─── Supplied records
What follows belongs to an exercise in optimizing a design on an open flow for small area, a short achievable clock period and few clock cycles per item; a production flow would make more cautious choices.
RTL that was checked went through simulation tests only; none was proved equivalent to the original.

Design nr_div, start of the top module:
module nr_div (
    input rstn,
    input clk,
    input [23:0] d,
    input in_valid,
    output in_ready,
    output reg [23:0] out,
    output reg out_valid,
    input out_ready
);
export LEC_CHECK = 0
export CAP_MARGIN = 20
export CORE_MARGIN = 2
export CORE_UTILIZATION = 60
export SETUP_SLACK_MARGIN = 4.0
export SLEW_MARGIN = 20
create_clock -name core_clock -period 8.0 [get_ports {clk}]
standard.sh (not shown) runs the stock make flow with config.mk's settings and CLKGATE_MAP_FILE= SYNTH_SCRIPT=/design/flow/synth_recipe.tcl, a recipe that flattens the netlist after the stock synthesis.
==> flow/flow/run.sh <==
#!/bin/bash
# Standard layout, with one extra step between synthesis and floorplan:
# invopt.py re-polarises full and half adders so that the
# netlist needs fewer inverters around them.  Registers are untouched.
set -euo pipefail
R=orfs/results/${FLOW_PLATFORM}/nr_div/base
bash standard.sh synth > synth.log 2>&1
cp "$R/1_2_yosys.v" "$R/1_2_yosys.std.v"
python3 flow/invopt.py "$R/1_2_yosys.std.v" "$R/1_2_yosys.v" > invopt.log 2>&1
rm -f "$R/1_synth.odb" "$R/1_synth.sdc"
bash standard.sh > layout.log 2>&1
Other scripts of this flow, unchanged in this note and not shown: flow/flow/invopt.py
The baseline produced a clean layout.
──────
> _Required work_: Reproduce verbatim the stretch of lines beginning with the one containing "bash standard.sh > layout.log 2>&1" and ending at the close of the entries above.

> _Response to this task_:
bash standard.sh > layout.log 2>&1
Other scripts of this flow, unchanged in this note and not shown: flow/flow/invopt.py
The baseline produced a clean layout.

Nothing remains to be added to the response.